Authors: Nils Jansen, Bettina Könighofer, Sebastian Junges, Alex Serban, and Roderick Bloem

Published in: LIPIcs, Volume 171, 31st International Conference on Concurrency Theory (CONCUR 2020)


Abstract
This paper concerns the efficient construction of a safety shield for reinforcement learning. We specifically target scenarios that incorporate uncertainty and use Markov decision processes (MDPs) as the underlying model to capture such problems. Reinforcement learning (RL) is a machine learning technique that can determine near-optimal policies in MDPs that may be unknown before exploring the model. However, during exploration, RL is prone to induce behavior that is undesirable or not allowed in safety- or mission-critical contexts. We introduce the concept of a probabilistic shield that enables RL decision-making to adhere to safety constraints with high probability. We employ formal verification to efficiently compute the probabilities of critical decisions within a safety-relevant fragment of the MDP. These results help to realize a shield that, when applied to an RL algorithm, restricts the agent from taking unsafe actions, while optimizing the performance objective. We discuss tradeoffs between sufficient progress in the exploration of the environment and ensuring safety.

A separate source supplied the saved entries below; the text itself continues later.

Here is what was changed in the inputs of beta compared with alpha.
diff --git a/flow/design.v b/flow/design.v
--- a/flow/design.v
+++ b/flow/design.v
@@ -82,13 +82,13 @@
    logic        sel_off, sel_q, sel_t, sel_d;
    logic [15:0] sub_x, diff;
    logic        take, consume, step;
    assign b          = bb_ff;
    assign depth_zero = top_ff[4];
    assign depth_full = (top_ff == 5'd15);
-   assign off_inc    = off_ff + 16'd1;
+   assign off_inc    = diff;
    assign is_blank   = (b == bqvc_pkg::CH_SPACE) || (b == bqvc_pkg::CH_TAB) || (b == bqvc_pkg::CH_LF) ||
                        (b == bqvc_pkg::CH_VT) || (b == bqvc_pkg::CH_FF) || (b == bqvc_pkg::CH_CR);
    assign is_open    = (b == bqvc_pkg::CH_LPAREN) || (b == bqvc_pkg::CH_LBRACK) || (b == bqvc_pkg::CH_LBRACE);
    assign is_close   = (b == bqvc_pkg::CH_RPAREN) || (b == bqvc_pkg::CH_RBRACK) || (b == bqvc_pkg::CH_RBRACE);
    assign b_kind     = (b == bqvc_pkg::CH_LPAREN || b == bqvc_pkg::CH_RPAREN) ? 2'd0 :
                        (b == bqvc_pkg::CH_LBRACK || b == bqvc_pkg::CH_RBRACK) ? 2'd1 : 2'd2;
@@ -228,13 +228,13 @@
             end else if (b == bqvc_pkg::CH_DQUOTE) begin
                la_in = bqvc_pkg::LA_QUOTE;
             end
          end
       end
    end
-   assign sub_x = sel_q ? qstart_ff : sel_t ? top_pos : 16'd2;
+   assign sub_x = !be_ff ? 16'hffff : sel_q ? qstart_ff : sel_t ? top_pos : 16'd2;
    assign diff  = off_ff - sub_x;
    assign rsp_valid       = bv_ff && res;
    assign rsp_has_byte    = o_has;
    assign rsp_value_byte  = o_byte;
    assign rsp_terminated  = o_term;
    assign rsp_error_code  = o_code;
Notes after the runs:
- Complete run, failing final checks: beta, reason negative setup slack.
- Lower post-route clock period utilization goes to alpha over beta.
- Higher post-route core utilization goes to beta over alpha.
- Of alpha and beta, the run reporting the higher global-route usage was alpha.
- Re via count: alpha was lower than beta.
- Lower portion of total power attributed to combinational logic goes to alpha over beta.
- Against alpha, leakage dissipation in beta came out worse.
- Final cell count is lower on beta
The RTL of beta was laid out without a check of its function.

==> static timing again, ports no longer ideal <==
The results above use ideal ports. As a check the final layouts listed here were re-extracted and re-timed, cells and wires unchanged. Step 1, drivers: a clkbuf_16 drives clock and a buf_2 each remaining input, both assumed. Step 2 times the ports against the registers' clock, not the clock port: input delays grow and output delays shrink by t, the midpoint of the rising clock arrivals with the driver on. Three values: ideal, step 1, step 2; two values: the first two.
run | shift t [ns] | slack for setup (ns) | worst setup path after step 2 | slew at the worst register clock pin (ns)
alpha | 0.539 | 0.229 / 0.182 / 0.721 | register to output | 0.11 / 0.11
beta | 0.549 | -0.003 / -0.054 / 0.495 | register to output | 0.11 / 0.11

In our experiments, we demonstrate on the arcade game PAC-MAN and on a case study involving service robots that the learning efficiency increases as the learning needs orders of magnitude fewer episodes.

Cite as

Nils Jansen, Bettina Könighofer, Sebastian Junges, Alex Serban, and Roderick Bloem. Safe Reinforcement Learning Using Probabilistic Shields (Invited Paper). In 31st International Conference on Concurrency Theory (CONCUR 2020). Leibniz International Proceedings in Informatics (LIPIcs), Volume 171, pp. 3:1-3:16, Schloss Dagstuhl – Leibniz-Zentrum für Informatik (2020)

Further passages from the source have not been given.